Actually, DAN has released this work to the general public through the Rubicon Research Repository. One can find this as well as several other papers and the 1989 workshop in our FAD suggested reading list.

Happy reading!
 
WVE
clearly youve put some time and effort in to researching this topic
i've found your info and attached links to be very usefull
thank you very much

Gene
 
DAN was actually doing some research on this. This article on the DAN website explains why the information is hard to come by. The article dates to 1995, so there may have been some results published. I'll be looking.

I also found this article which says that you can fly 2 hours after diving if:

  1. your diving is restricted to no-decompression dives, and
  2. your total dive time does not exceed 1 hour in the previous 12 hours, and
  3. your altitude (cabin pressure) will be less than 2000 ft.
These latter recommendations were developed for commercial divers. I'm not sure how they would differ from recreational divers except that the dive profiles between commercial and recreational divers may be quite different.

so what theyre saying is u can spend only less than 60min in the water makes for pretty short dives.

now what about breathing 32 or 36% nitrox mix while flying? higher mix would be better one would assume would this minimize the risk by flushing that nasty niteogen?
 
so what theyre saying is u can spend only less than 60min in the water makes for pretty short dives.

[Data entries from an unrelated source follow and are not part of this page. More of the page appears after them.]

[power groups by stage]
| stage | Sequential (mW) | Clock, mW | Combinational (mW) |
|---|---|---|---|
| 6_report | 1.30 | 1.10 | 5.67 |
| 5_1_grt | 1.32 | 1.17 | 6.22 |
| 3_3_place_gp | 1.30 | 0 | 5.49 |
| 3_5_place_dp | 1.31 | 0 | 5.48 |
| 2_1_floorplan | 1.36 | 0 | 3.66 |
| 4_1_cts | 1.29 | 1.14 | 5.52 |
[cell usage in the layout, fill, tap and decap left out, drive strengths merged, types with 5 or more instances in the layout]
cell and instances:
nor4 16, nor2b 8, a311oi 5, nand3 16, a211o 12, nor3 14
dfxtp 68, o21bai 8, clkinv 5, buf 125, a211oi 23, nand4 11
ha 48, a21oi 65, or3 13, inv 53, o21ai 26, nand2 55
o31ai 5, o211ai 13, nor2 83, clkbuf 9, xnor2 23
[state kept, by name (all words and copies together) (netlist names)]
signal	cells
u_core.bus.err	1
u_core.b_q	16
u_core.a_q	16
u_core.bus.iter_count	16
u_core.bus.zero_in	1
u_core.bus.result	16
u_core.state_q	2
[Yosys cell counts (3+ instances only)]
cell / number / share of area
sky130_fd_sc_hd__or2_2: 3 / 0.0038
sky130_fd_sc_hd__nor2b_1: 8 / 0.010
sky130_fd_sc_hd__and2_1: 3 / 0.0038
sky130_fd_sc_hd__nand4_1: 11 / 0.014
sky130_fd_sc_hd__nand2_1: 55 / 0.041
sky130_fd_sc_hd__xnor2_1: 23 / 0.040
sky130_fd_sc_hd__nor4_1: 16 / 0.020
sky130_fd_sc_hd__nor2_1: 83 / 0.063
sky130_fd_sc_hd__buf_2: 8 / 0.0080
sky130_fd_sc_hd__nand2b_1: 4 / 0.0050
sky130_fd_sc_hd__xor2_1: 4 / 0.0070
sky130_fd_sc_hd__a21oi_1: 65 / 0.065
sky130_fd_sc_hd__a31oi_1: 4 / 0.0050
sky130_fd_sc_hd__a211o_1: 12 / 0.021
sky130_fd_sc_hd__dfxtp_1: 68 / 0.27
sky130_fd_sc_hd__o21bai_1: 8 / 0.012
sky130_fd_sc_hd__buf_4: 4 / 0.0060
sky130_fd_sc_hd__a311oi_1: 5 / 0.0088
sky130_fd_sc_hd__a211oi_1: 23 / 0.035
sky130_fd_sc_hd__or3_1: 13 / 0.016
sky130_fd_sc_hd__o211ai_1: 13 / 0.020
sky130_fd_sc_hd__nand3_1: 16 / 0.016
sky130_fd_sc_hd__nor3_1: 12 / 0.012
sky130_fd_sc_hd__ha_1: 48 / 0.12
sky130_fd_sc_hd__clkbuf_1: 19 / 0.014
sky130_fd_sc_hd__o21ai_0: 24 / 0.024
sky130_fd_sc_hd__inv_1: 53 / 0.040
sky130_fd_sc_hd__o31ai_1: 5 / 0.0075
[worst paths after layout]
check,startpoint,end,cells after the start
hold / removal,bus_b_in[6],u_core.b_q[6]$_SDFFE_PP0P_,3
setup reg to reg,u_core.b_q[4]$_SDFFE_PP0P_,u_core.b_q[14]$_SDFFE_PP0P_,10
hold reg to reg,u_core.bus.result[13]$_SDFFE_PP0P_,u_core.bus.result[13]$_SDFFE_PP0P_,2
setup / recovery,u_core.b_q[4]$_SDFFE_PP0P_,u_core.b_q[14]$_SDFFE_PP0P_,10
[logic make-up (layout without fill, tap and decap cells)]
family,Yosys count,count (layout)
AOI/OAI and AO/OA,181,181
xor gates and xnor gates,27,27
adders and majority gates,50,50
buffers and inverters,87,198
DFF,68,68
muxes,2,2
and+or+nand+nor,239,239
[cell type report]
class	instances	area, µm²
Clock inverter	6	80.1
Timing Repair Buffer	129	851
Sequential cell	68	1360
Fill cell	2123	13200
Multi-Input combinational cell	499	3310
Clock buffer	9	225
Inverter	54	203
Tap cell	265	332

now what about breathing 32 or 36% nitrox mix while flying? higher mix would be better one would assume would this minimize the risk by flushing that nasty niteogen?

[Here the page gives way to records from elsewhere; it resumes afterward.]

### config.mk
export PLATFORM = sky130hd
export DESIGN_NAME = sa_hit_reporter
export DESIGN_NICKNAME = d
export VERILOG_FILES = /design/src/rtl/sa_hit_reporter.sv
export SDC_FILE = /design/constraint.sdc
export NUM_CORES = 1
export LEC_CHECK = 0
export ABC_AREA = 1
export CORE_MARGIN = 10
export CORE_UTILIZATION = 55
export CTS_CLUSTER_SIZE = 40
export DETAILED_ROUTE_END_ITERATION = 7
export PLACE_DENSITY_LB_ADDON = 0.3
export SETUP_SLACK_MARGIN = 0.05
export SLEW_MARGIN = 10
export SYNTH_ARGS = -nofsm -noshare
export SYNTH_HDL_FRONTEND = slang
export SYNTH_SLANG_ARGS = --single-unit
### constraint.sdc
create_clock -name clk -period 2.8 [get_ports clk]
set_input_delay 0.56 -clock clk [delete_from_list [all_inputs] [get_ports clk]]
set_output_delay 0.56 -clock clk [all_outputs]
set_load 0.05 [all_outputs]
### src/rtl/sa_hit_reporter.sv
// Walks a suffix-array interval [lo, hi] through a registered SA read port and
// streams one reference position per hit, capped at MAX_HITS, with count/truncation status.
module sa_hit_reporter #(
    parameter int REF_NUM    = 1024,
    parameter int REF_LENGTH = $clog2(REF_NUM),
    parameter int MAX_HITS   = 16,
    parameter int CNT_W      = $clog2(MAX_HITS + 1)
) (
    input  logic                  clk,
    input  logic                  rst,
    input  logic                  start,
    input  logic [REF_LENGTH-1:0] lo,
    input  logic [REF_LENGTH-1:0] hi,
    output logic                  busy,
    output logic                  sa_rEn,
    output logic [REF_LENGTH-1:0] sa_rAddr,
    input  logic [REF_LENGTH-1:0] sa_rData,
    output logic                  hit_valid,
    input  logic                  hit_ready,
    output logic [REF_LENGTH-1:0] hit_loc,
    output logic                  hit_last,
    output logic                  done,
    output logic [CNT_W-1:0]      hit_count,
    output logic                  truncated
);

    typedef enum logic [2:0] {
        S_IDLE  = 3'd0,
        S_READ  = 3'd1,
        S_DRAIN = 3'd2,
        S_EMPTY = 3'd3,
        S_DONE  = 3'd4
    } state_t;

    localparam logic [REF_LENGTH:0] MAX_W = (REF_LENGTH + 1)'(MAX_HITS);

    state_t                state_q, state_d;
    logic [REF_LENGTH-1:0] ptr_q, addr_q;
    logic [CNT_W-1:0]      issue_n_q, issued_q, hit_count_q;
    logic                  trunc_q, inflight_q;
    logic [REF_LENGTH-1:0] fifo_mem [2];
    logic                  wr_ptr_q, rd_ptr_q;
    logic [1:0]            fifo_cnt_q;

    logic [REF_LENGTH:0]   n_w;
    logic [CNT_W-1:0]      issue_n_w;
    logic [2:0]            occ;
    logic                  empty_iv, accept, push, pop, issue, last_issue;

    assign n_w       = {1'b0, hi} - {1'b0, lo} + (REF_LENGTH + 1)'(1);
    assign issue_n_w = (n_w > MAX_W) ? CNT_W'(MAX_HITS) : CNT_W'(n_w);
    assign empty_iv  = lo > hi;
    assign accept    = (state_q == S_IDLE) && start;

    assign hit_valid = fifo_cnt_q != 2'd0;
    assign hit_loc   = fifo_mem[rd_ptr_q];
    assign pop       = hit_valid && hit_ready;
    assign push      = inflight_q;

    // Credit counts the slot freed by this cycle's pop, so a steady stream
    // with hit_ready high sustains one read (and one hit) per clock.
    assign occ        = {1'b0, fifo_cnt_q} + {2'b0, inflight_q};
    assign issue      = (state_q == S_READ) && (issued_q != issue_n_q) &&
                        (occ < (3'd2 + {2'b0, pop}));
    assign last_issue = issue && ((issued_q + CNT_W'(1)) == issue_n_q);

    assign busy      = state_q != S_IDLE;
    assign done      = state_q == S_DONE;
    assign sa_rEn    = issue;
    assign sa_rAddr  = issue ? ptr_q : addr_q;
    assign hit_last  = hit_valid && ((hit_count_q + CNT_W'(1)) == issue_n_q);
    assign hit_count = hit_count_q;
    assign truncated = trunc_q;

    always_comb begin
        state_d = state_q;
        case (state_q)
            S_IDLE:  if (start) state_d = empty_iv ? S_EMPTY : S_READ;
            S_READ:  if (last_issue) state_d = S_DRAIN;
            S_DRAIN: if (!inflight_q &&
                         (fifo_cnt_q == 2'd0 || (fifo_cnt_q == 2'd1 && pop)))
                         state_d = S_DONE;
            S_EMPTY: state_d = S_DONE;
            S_DONE:  state_d = S_IDLE;
            default: state_d = S_IDLE;
        endcase
    end

    always_ff @(posedge clk) begin
        if (rst) begin
            state_q <= S_IDLE;
        end else begin
            state_q <= state_d;
        end
    end

    always_ff @(posedge clk) begin
        if (rst) begin
            ptr_q       <= '0;
            addr_q      <= '0;
            issue_n_q   <= '0;
            issued_q    <= '0;
            hit_count_q <= '0;
            trunc_q     <= 1'b0;
            inflight_q  <= 1'b0;
        end else begin
            inflight_q <= issue;
            if (accept) begin
                ptr_q       <= lo;
                issue_n_q   <= empty_iv ? '0 : issue_n_w;
                issued_q    <= '0;
                hit_count_q <= '0;
                trunc_q     <= !empty_iv && (n_w > MAX_W);
            end else begin
                if (issue) begin
                    ptr_q    <= ptr_q + REF_LENGTH'(1);
                    addr_q   <= ptr_q;
                    issued_q <= issued_q + CNT_W'(1);
                end
                if (pop) hit_count_q <= hit_count_q + CNT_W'(1);
            end
        end
    end

    // Two-entry return FIFO; a pending SRAM return is dropped by reset via inflight_q.
    always_ff @(posedge clk) begin
        if (rst) begin
            fifo_mem[0] <= '0;
            fifo_mem[1] <= '0;
            wr_ptr_q    <= 1'b0;
            rd_ptr_q    <= 1'b0;
            fifo_cnt_q  <= 2'd0;
        end else begin
            if (push) begin
                fifo_mem[wr_ptr_q] <= sa_rData;
                wr_ptr_q           <= ~wr_ptr_q;
            end
            if (pop) rd_ptr_q <= ~rd_ptr_q;
            case ({push, pop})
                2'b10:   fifo_cnt_q <= fifo_cnt_q + 2'd1;
                2'b01:   fifo_cnt_q <= fifo_cnt_q - 2'd1;
                default: fifo_cnt_q <= fifo_cnt_q;
            endcase
        end
    end

endmodule
# == After elaboration in Yosys (flattened, before gate mapping) ==
# Memory sizes are Yosys's and may differ from the RTL's. A register that Yosys moved wholly into a read port is not among the register bits.
# Cells that the tools add are included.
# Widths: inputs -> output; s select.
# op_classes
addsub,9
order_cmp,3
eq_ne,13
muxes,21
n_bitwise,2
reduce_logical,21
# ops
cell,n
$mux 10,4
$pmux 3 s4,1
$add 11x1->11 const B,1
$gt 11x5->1 const B,1
$sub 10x10->11,1
$add 10x1->10 const B,1
$add 5x1->5 const B,2
$eq 5x5->1,2
$gt 10x10->1,1
$mux 5,2
$reduce_or 10->1,1
$logic_and 1x1->1,9
$mux 1,9
$mux 3,3
$eq 3x2->1 const B,2
$ne 2x2->1 const B,3
$reduce_bool 2->1,3
$ne 5x5->1,1
$eq 2x1->1 const B,2
$pmux 2 s2,1
$add 2x1->3,1
$add 2x1->3 const A,1
$eq 3x1->1 const B,1
$eq 3x3->1 const B,1
other kinds (13),15
# word_totals
regBits,44
ram_bits,20
input_bits,34
out_inout_bits,31
wordCells,81
mem_count,1
# memory_table
memory,depth,word_bits,rd,rd_ports_with_merged_regs,wr,line,source
fifo_mem,2,10,1,1,2,41,logic [REF_LENGTH-1:0] fifo_mem [2];

# == Logic depth before layout (Yosys ltp) ==
# logic_depth
ltp_word,8
ltp_mapped,18
ltp_nobuf,18

# == Least setup slack after synthesis ==
# OpenSTA, ideal clock, no wires.
# synth_path
kind,register to output
startpoint,"register hit_count_q[0], in the netlist hit_count[0]"
endpoint,output hit_last
arrival_ns,2.892
required_time_ns,2.240
setup_slack_ns,-0.652
path_stages_with_launch,7
path_buffers,0
path_cell_list,dfxtp_1 > ha_1 > nand3_1 > xor2_1 > inv_1 > nor2_1 > nor4_1
# synth_via
elab_chain_cells,3
# synth_rtl
element,line,source
"start, declared",39,"logic [CNT_W-1:0] issue_n_q, issued_q, hit_count_q;"
"start signal, assigned",120,if (pop) hit_count_q <= hit_count_q + CNT_W'(1);
$add 5x1->5,71,assign hit_last = hit_valid && ((hit_count_q + CNT_W'(1)) == issue_n_q);
$eq 5x5->1,71,
$logic_and 1x1->1,71,
"end, declared",21,"output logic hit_last,"
# No other way between the ends.

# == Worst setup path in the final report ==
# layout_path
startpoint,input hit_ready
endpoint,output sa_rAddr[9]
# layout_via
elab_chain_cells,5
# layout_rtl
element,line,source
"start, declared",19,"input logic hit_ready,"
$logic_and 1x1->1,57,assign pop = hit_valid && hit_ready;
$add 2x1->3,64,"(occ < (3'd2 + {2'b0, pop}));"
$lt 3x3->1,64,
$logic_and 1x1->1,63,assign issue = (state_q == S_READ) && (issued_q != issue_n_q) &&
$mux 10,--,
"end, declared",16,"output logic [REF_LENGTH-1:0] sa_rAddr,"
# No other way between the ends.

==> run metrics <==
status completed; GRT Util Overall 17.2%; vias in the first global route 3748; CP Class in -> out; CTS Hold Buffers Added 0; Mapped Nets 617; hold slack 462 ps; CP max FO 9; Die X 108 um; Arrival @ worst endpoint 2100 ps; DRC 0; synthesized area 0.00425 sq mm; Flop pwr share 30.6%; worst-skew pair later-pin latency 350 ps; TritonCTS clock tree built; RSZ-0062 raised after global routing no; storage element area 0.00150 sq mm; core area 0.00737 sq mm; clk slew on worst S/H paths 70 ps; antenna cell count 0; Routed Antenna Nets 0; post-synthesis cell type count 45; Clk pwr share 19.3%; P per Cell Area 752 mW/mm^2; vias per cell 5.10; Setup Skew 11.3 ps; Synth Area per Inst 7.77 sq um; min cycle time layout 2660 ps; Ys Warns 0; first-pass GRT wire length 16500 um; number of flops mapped to enable cells by yosys 20; Min-Delay Path Class reg -> reg; register area share after synthesis 35.3%; area of the multi-input gates 0.00240 sq mm; Least-Margin Pin Slew 525 ps; Net Sw Frac 43.3%; largest net degree at the start of global routing 23; final wirelength 9710 um; final slew viol count 0; Comb pwr share 50.1%; final hold vios 0; Slew Limit Headroom 64.9%; cts bufs inserted 9; GRT overflow 0; Peak Freq 375 MHz; Data required, critical path 2240 ps; 1st-iter DRT viols 148; Leak 0.00256 uW; clk sink count 65; post-synthesis async set-or-reset flop share 0%; Root Buffer clkbuf_8; Setup TNS 0 ps; routed vias 3762; H-tree lvl count 3; num rows 31; synthesized flop and latch total 65; port buffer count 64; Die H 108 um; Worst VDD drop 0.491 mV; nets 704; internal power 2340 uW; Ports 65; routed length per instance 13.2 um; Filler cells 584; Tcrit/Tclk final 95.2%; final setup vio count 0; clock buffer depth 2; Setup crit end kind output pin; top_reg_cell synth dfxtp_1; initial antenna violation count 0; drt first pass iters 4; max-cap violations 0; Final GP Congestion 0.875; Mapped Cells 547; Setup Buffers After CTS 0; area delta synth->final 29.3%; share of cells above drive strength 1 19.7%; CP Launch Type input port; DP Wirelength 7760 um; die area 0.0116 sq mm; Initial Utilization 57.7%; P_sw 1790 uW
-- timing repair --
item	CTS	global route
setup endpoints to repair	7	16
pin swaps	1	5
resized for setup	4	21
-- stage by stage --
step | setup WS, ps | cells | total power, uW | cell area [sq um] | utilization, %
2_1_floorplan | -85.3 | 547 | 2680 | 4280 | -
3_3_place_gp | -228 | 722 | 3270 | 5220 | 70.9
3_5_place_dp | -390 | 722 | 3330 | 5220 | 70.9
4_1_cts | 54.9 | 738 | 4130 | 5430 | 73.6
5_1_grt | 15.3 | 738 | 4390 | 5490 | 74.6
6_report | 135 | 738 | 4130 | 5490 | 74.6
-- cells in the mapped netlist (4+ instances only) --
cell / number / area share [%]
o21ai_0: 13 / 1.5
nor3_2: 10 / 2.4
nand4_1: 7 / 1.0
edfxtp_1: 20 / 14
nor2_1: 71 / 6.3
ha_1: 34 / 10
a31oi_1: 7 / 1.0
inv_1: 86 / 7.6
xnor2_1: 10 / 2.1
nor2_2: 10 / 1.5
clkbuf_1: 5 / 0.44
buf_6: 5 / 1.3
a21oi_1: 19 / 2.2
mux2_2: 10 / 2.7
nand2_2: 4 / 0.59
nor3_1: 6 / 0.71
dfxtp_1: 45 / 21
inv_2: 4 / 0.35
nand3_1: 32 / 3.8
xor2_1: 16 / 3.3
nand2_1: 105 / 9.3
-- cell families (layout without fill, tap and decap cells) --
group | after synthesis | after routing | synth area share [%]
flops | 65 | 65 | 35.3
buf+inv | 103 | 195 | 10.4
mux | 10 | 10 | 2.65
fa+ha+maj | 36 | 36 | 11.0
simple gates | 256 | 256 | 28.0
compound gates | 50 | 50 | 6.92
xor+xnor | 27 | 27 | 5.74
-- metal layers --
metal | global-route usage, % | up-vias | routed length, um
met4 | 7.35 | 0 | 235
met2 | 31.0 | 94 | 4950
met3 | 3.71 | 24 | 532
met5 | 0 | - | 0
li1 | - | 1916 | -
met1 | 18.8 | 1728 | 3990
-- placed cells by master, fill, tap and decap left out, drive strengths merged, types with 7 or more instances in the layout --
| cell type | count |
|---|---|
| clkbuf | 11 |
| inv | 92 |
| xnor2 | 11 |
| nor3 | 17 |
| nand2 | 109 |
| nand4 | 7 |
| a31oi | 7 |
| nor2 | 84 |
| buf | 36 |
| o21ai | 15 |
| a21oi | 20 |
| clkdlybuf4s50 | 49 |
| nand3 | 33 |
| edfxtp | 20 |
| dfxtp | 45 |
| ha | 34 |
| mux2 | 10 |
| xor2 | 16 |
-- critical path: stages --
cell and delay (ps):
clkdlybuf4s50_1 520, nand2_2 70, o21ai_1 140, nand2_2 110, nor2_8 160, buf_6 150, nor2_1 80, nor2_2 100
buf_4 200
-- sequential cells by signal, indices dropped and copies added, names as in the netlist, 2 cells and up, named ones only --
register,flops
issue_n_q,5
fifo_mem,20
fifo_cnt_q,2
addr_q,10
hit_count,5
ptr_q,10
issued_q,5
state_q,3
-- power by group through the flow --
stage                     Sequential, uW  Clock [uW]  Combinational (uW)
after floorplan                     1260           0                1410
after global placement              1270           0                2000
after detailed placement            1280           0                2040
after CTS                           1260         814                2050
after global routing                1290         854                2250
final                               1260         798                2070
-- worst paths after layout --
path	startpoint	endpoint	slack [ps]	cells past startpoint
max reg2reg	inflight_q	state_q[1]	850	12
max	hit_ready	sa_rAddr[9]	140	9
min	truncated	truncated	460	2
min reg2reg	truncated	truncated	460	2
-- area by class of cell --
class                   instances  area share [%]
multi-input cells             379            43.7
flip-flops and latches         65            27.4
inverters                      91            6.31
clock buffers                  10            2.32
clock inverters                 6            1.25
well taps                      99            2.25
repair buffers                 88            16.8
Power figures use the tool's default switching activity.
==> RTL change 1: new RTL, same flow settings <==
Change the parameter `MAX_HITS` from 16 to 64.
--- a/src/rtl/sa_hit_reporter.sv
+++ b/src/rtl/sa_hit_reporter.sv
@@ -4,5 +4,5 @@
     parameter int REF_NUM    = 1024,
     parameter int REF_LENGTH = $clog2(REF_NUM),
-    parameter int MAX_HITS   = 16,
+    parameter int MAX_HITS   = 64,
     parameter int CNT_W      = $clog2(MAX_HITS + 1)
 ) (
Interface: changed (resized hit_count); port bits go from 65 to 67. No check against the original RTL was run, so the function may have changed too.
==> RTL change 1 against the original RTL <==
  * Sequential cell count up 6
  * Power rose by 5.8%
  * Clock power rose by 6.1%
  * Largest power group unchanged
  * Die area increased by 8.2%
  * Area after synthesis grew 10%
  * Setup slack worse by 0.022 ns
  * Combinational power is 6% higher
  * Design area grew 13%
  * Wire length increased by 30%
  * Sequential power rose by 6%
==> RTL change 1: results (changes against the original RTL) <==
| Metric | Value |
|---|---|
| Fmax | `372 MHz (-0.81%)` |
| Worst Tran Pin Value | `0.520 ns (-0.00469 ns)` |
| Fraction of layout cells with a size suffix above 1 | `20.8% (+1.1 points)` |
| R2r worst-path depth | `18 (+6)` |
| Post-Route M1 WL | `4990 µm (+25%)` |
| WP data arrival | `2.13 ns (+0.03 ns)` |
| Syn_area_per_cell | `7.26 µm² (-6.6%)` |
| Gr usage total | `18.4% (+1.3 points)` |
| Nets@finish | `829 (+18%)` |
| Synth top cells by count | `165 x nand2_1, 106 x inv_1, 62 x nor2_1, 51 x dfxtp_1, 34 x ha_1` |
| Max VDD drop | `0.000361 V (-27%)` |
| Slowest-stage cell, CP | `dfxtp_1` |
| Largest net degree at the start of global routing | `27 (+17%)` |
| Placed Area | `5810 µm² (+11%)` |
| First drt pass iteration count | `5 (+1)` |
| GP Congestion | `0.892 (+2.0%)` |
| M3 GR Usage | `4.42% (+0.71 points)` |
| Unique masters post-synth | `48 (+6.7%)` |
| Status | `finished clean` |
| Highest fanout seen on the critical path | `7 (-2)` |
| Lkg Pwr | `3.07 nW (+20%)` |
| Inst Count DP | `842 (+17%)` |
| Met1 GRT Util | `19.5% (+0.79 points)` |
| Post-DP HPWL | `9230 µm (+19%)` |
| Vias per cell | `5.32 (+4.3%)` |
| Met2 wire len | `6600 µm (+33%)` |
| Initial DRC count | `295 (+99%)` |
| Final WL | `12700 µm (+30%)` |
| Clock skew | `0.0108 ns (-0.000555 ns)` |
| Final std cells w/o fill | `869 (+18%)` |
| GRT met2 Usage | `34.4% (+3.3 points)` |
| Vias in the first global route | `4477 (+19%)` |
| Post-synth net total | `715 (+16%)` |
| Reg-to-reg startpoint | `fifo_cnt_q[1]` |
| Place WS | `-0.383 ns (+0.00709 ns)` |
| FF-to-FF setup slack | `0.45 ns (-0.40 ns)` |
## RTL change 1: cell count changes after synthesis, sizes merged, moves of 3 or more
cell and delta:
xor2 -3, nor3 -7, xnor2 -7, nor2 -15, or2 +4, a21oi +5, o21ai +14, nand4 +3
inv +25, nand2 +64, dfxtp +6
## RTL change 1: tightest hold or removal path: stages, from the launching register on
cell	delay [ns]
dfxtp_1	0.31
nand2_1	0.06
nand2_1	0.05
## RTL change 1: what timing repair did
action,CTS,global route
pin swaps,3,5
endpoints found under the setup margin,18,19
gates resized for setup,10,39
gates cloned,0,0
setup buffers,1,10
hold buffers,0,0
## RTL change 1: logic make-up (layout without fill, tap and decap cells)
family	count (synthesis)	in the layout	share of synthesized area (%)
AO/OA/AOI/OAI	74	74	9.28
multiplexers	10	10	2.41
adder cells (fa/ha/maj)	36	36	9.94
XOR/XNOR	17	17	3.18
AND/OR/NAND/NOR	307	307	29.4
buffers and inverters	130	249	11.2
flip-flops	71	71	34.6
## RTL change 1: worst min-delay path by stage
stage | startpoint | to | slack (ns)
2_1_floorplan | issue_n_q[2] | issue_n_q[2] | 0.46
3_3_place_gp | truncated | truncated | 0.44
3_5_place_dp | truncated | truncated | 0.45
4_1_cts | truncated | truncated | 0.47
5_1_grt | truncated | truncated | 0.48
6_report | truncated | truncated | 0.46
## RTL change 1: power breakdown
group / switching (W) / internal, W
clock network: 0.000424 / 0.000423
logic: 0.00131 / 0.000877
registers: 0.000140 / 0.00120
total: 0.00187 / 0.00250
## RTL change 1: final cells by class
class,instances,area [µm²]
timing repair buffer,116,1180
multi-input combinational,444,2650
tap,105,131
clock buffer,9,124
inverter,117,439
sequential,71,1640
fill,594,2020
clock inverter,7,77.6
==> RTL change 2: new RTL, same settings <==
Without the edit above. Re-encode `state_t` (5 states) as one-hot, 5 bits wide.
--- a/src/rtl/sa_hit_reporter.sv
+++ b/src/rtl/sa_hit_reporter.sv
@@ -25,10 +25,10 @@
 );
 
-    typedef enum logic [2:0] {
-        S_IDLE  = 3'd0,
-        S_READ  = 3'd1,
-        S_DRAIN = 3'd2,
-        S_EMPTY = 3'd3,
-        S_DONE  = 3'd4
+    typedef enum logic [4:0] {
+        S_IDLE  = 5'b00001,
+        S_READ  = 5'b00010,
+        S_DRAIN = 5'b00100,
+        S_EMPTY = 5'b01000,
+        S_DONE  = 5'b10000
     } state_t;
 
Function: same outputs for any inputs over 10 cycles, from zero or initial values and one cycle with rst high; not proved beyond that.
==> RTL change 2 against the original RTL <==
  * Sequential share of layout area increased by 0.11 points
  * Wire length up 12%
  * Global-route usage rose by 0.78 points
  * Via count increased by 4.5%
  * Setup slack lost 0.11 ns
  * Die area fell by 1.8%
  * Area after synthesis fell by 2.1%
  * Fmax fell by 4.1%
  * Count of clock-buffer cells in the layout fell by 1
  * Design area grew 2.7%
  * Sequential cell count up 2
  * Critical endpoint is now sa_rAddr[1]
Power is not compared: it rests on default switching activity, and its combinational part moved more than twofold at a synthesized area within 25%.
==> RTL change 2: results (changes against the original RTL) <==
| Metric | Value |
|---|---|
| Status | `finished clean` |
| Slowest-stage cell, CP | `dfxtp_4` |
| Largest net degree at the start of global routing | `26 (+13%)` |
| Gr usage total | `17.9% (+0.78 points)` |
| Fraction of layout cells with a size suffix above 1 | `20.5% (+0.80 points)` |
| Vias in the first global route | `3839 (+2.4%)` |
| Highest fanout seen on the critical path | `6 (-3)` |
| Final WL | `10900 µm (+12%)` |
| Inst Count DP | `729 (+0.97%)` |
| Unique masters post-synth | `38 (-16%)` |
| Top post-synthesis cells by area | `dfxtp_1 23%, edfxtp_1 14%, ha_1 10%` |
| Critical path capture point | `sa_rAddr[1]` |
| Global-route wire length before repair | `17000 µm (+2.9%)` |
| Synth Area in Adders | `11.2% (+0.24 points)` |
| Synth top cells by count | `108 x nand2_1, 88 x inv_1, 72 x nor2_1, 47 x dfxtp_1, 34 x ha_1` |
| Per-cell routed wire length | `14.4 µm (+9.8%)` |
| Vias per cell | `5.23 (+2.5%)` |
| Initial DRC count | `182 (+23%)` |
| Seq/Total Area, Yosys | `37.1% (+1.7 points)` |
| GP Congestion | `0.931 (+6.4%)` |
| Nets@finish | `718 (+2.0%)` |
| Slew headroom | `65.8% (+0.87 points)` |
| R2r worst-path depth | `14 (+2)` |
| Post-synthesis compound-gate area fraction | `7.40% (+0.48 points)` |
| FF-to-FF setup slack | `0.61 ns (-0.24 ns)` |
| WP data arrival | `2.22 ns (+0.12 ns)` |
| CP delay by family, top | `simple AND/OR/NAND/NOR gates` |
## RTL change 2: changes by cell type in the layout (fill, tap and decap cells not counted), sizes merged, moves of 3 or more
| cell | change |
|---|---|
| buf | +13 |
| nor2 | -8 |
| xnor2 | -6 |
| nand3 | -5 |
| nand2 | +4 |
| nor3 | -4 |
| o21ai | +4 |
| inv | +3 |
| nand3b | +3 |
| nand4 | +3 |
| xor2 | +3 |
## RTL change 2: what timing repair did
item                                    in CTS  in global routing
endpoints found under the setup margin      13                 17
buffers inserted                             1                  5
pin swaps                                    3                  9
cloned                                       0                  1
resized for setup                           16                 38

Less than an hour of no-decompression diving to qualify for the short 2 hour wait. If you dive more, you have to wait longer...

...unless you plan to limit your altitude to less than 2,000 feet. In that case, the consensus of the workshop was that there are no restrictions. Again, this ceiling is not based on experimental data, but the fact that the Navy hasn't had any problems when their divers have flown below that level. Check out the links. They go into greater detail.

People are experimenting with higher percentages of oxygen, including breathing oxygen during surface intervals. They may address that in the workshop proceedings, but it is 128 pages, and I haven't had a chance to read it all yet.
 
Less than an hour of no-decompression diving to qualify for the short 2 hour wait. If you dive more, you have to wait longer...

yes of course i understand it is totally reasonable and acceptable for my situation to fly under the 2000 foot threshold so i could likely get away with it.
there is published info in Canadian aviation manuals that apparently state that one can fly up to 3000 feet but i havent seen this as of yet and i'm not sure i would entirely trust this.
now were getting somewhere

thanks again
 
One reference you might like to try is the NOAA tables. See the Required SI Before Ascent to Altitude table. Be careful that the letter groups are from the No-Deco Air Table and are not necessarily compatible with anyone else's letter groups (PADI, NAUI, USN, etc.)

For your specific example of a couple of no-deco dives, two hours and 1200 feet altitude, using these tables it could go either way and depends on the exact profiles. Short and deep is actually better than long and shallow.

Exactly what I was going to say, too! Great post. Great website reference too.